I think that only works if the song is in the queue with other tracks after it in the queue. Plus it’s many clicks. There is no reason why starting radio from the currently playing track shouldn’t be a single click, yes?

ahh, I just saw the reference to the post about hitting the blue “end” button. I will try that. But not really intuitive? End?

Great when it works but pretty frustrating experience so far. Some talk upthread about the difficulty with edge cases, in this case hip-hop. Seems to me anything but well known classics will quickly grey out and stop recommending. First, it’s not clear why radio is stopping. If it’s a known thing that obscure seeds will stall radio, maybe there should be an error message along those lines.

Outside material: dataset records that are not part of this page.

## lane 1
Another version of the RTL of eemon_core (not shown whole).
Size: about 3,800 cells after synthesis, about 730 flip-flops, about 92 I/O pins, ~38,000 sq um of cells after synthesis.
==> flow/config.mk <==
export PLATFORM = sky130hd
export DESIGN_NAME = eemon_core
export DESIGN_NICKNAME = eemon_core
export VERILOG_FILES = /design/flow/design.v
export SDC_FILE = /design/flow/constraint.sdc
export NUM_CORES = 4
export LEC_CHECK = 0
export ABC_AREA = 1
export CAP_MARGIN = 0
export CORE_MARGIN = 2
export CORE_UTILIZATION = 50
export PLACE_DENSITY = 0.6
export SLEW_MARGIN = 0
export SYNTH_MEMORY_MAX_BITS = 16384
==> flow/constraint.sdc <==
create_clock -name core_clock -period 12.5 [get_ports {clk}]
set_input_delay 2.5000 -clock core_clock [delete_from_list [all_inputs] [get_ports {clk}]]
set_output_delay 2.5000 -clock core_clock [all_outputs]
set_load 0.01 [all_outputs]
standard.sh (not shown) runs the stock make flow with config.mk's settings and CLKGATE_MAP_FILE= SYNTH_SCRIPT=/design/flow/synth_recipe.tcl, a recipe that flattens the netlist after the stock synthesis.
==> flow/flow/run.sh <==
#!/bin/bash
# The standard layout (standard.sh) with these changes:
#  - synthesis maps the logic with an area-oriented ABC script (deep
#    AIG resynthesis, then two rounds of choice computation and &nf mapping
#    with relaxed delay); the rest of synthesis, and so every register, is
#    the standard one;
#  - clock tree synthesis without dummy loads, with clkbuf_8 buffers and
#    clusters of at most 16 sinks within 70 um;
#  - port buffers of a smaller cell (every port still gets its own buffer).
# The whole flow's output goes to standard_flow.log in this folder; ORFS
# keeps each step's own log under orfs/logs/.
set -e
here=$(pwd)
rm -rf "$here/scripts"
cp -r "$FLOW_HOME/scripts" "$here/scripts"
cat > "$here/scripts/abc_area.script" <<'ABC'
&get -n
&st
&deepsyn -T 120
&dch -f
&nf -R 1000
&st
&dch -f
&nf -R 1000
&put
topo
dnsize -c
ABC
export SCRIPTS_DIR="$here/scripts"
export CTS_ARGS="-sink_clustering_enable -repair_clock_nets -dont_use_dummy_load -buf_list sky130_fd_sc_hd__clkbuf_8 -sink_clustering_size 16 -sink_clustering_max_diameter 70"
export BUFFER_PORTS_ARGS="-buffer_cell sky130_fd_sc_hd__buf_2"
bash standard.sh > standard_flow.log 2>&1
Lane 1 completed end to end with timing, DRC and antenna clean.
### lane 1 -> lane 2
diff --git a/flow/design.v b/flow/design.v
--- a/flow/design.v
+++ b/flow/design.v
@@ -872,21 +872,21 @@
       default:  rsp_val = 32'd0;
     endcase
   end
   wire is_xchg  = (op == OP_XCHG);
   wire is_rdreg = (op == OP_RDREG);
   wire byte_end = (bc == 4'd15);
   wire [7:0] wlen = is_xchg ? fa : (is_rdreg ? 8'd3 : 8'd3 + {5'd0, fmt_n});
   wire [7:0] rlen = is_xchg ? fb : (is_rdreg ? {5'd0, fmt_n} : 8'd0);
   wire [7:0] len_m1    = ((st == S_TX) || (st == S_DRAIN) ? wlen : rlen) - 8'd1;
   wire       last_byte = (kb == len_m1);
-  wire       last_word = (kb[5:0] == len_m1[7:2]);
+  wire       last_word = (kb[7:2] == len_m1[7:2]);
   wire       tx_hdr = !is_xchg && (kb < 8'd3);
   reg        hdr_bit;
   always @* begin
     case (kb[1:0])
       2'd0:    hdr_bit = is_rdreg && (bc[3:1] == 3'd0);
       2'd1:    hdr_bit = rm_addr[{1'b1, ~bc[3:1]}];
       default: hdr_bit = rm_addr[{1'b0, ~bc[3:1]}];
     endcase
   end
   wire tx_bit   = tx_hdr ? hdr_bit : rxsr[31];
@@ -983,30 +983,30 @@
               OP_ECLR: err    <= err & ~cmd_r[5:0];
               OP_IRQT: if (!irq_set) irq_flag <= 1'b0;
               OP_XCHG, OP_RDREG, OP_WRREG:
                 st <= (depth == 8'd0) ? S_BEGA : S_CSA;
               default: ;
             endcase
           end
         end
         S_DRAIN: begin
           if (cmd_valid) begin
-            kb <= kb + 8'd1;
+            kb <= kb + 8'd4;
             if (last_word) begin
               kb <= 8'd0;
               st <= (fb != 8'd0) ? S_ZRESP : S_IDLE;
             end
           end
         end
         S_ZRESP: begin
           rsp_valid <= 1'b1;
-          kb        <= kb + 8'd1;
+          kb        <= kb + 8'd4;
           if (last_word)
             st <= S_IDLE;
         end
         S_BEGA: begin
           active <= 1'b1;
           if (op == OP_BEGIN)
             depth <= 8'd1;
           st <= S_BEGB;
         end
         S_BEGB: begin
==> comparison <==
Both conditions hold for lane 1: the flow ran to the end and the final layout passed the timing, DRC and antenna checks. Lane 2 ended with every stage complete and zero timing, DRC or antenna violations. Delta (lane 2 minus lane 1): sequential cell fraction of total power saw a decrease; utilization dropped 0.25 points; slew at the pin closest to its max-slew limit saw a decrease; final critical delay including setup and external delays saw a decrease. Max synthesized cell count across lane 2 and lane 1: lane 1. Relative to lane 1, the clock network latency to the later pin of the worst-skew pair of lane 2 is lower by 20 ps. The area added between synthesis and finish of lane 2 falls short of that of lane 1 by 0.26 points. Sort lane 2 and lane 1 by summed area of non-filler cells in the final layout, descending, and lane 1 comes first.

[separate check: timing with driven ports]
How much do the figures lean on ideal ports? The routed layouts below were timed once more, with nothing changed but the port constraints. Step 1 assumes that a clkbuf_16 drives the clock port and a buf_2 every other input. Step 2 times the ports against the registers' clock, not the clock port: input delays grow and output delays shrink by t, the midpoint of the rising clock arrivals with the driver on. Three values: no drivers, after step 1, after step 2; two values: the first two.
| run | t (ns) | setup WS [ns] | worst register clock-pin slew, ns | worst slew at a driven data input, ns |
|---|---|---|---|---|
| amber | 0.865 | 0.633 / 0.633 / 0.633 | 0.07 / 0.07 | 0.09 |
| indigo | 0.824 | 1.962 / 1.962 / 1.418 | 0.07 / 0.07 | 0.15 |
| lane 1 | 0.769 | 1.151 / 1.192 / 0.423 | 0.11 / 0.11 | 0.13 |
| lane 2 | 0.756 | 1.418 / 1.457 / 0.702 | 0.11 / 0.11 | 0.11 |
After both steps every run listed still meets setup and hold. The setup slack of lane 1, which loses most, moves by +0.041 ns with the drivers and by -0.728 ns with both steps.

Second, it’s not even an obscure track, it’s DNA by Kendrick Lamar, a well known track from the latest album by arguably the greatest rapper of our generation. So…musical taste aside, how would I go about finding related material? I’d start with the label. If the algorithm were aware of labels it would know TDE labelmates like Schoolboy Q, ab-Soul, SZA, Jay Rock, it would know producers like Terrace Martin, Tyler, the Creator and on and on. For example, Tidal has 100+ guest spots from Kendrick Lamar and not one of those has come up. Just my thoughts.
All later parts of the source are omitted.